Return an exact transcript of the material below from the line containing "Clock inverter | 1 | 1.244" through its final line, and no other lines.

Segment Start: Source records

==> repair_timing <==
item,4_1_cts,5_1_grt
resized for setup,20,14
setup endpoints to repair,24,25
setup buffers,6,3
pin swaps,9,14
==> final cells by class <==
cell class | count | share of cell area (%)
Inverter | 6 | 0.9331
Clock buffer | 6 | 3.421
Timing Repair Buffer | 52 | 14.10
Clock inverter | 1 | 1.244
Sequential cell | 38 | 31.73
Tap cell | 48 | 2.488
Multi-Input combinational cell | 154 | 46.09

Segment End: Source records

◆ Written response:
Clock inverter | 1 | 1.244
Sequential cell | 38 | 31.73
Tap cell | 48 | 2.488
Multi-Input combinational cell | 154 | 46.09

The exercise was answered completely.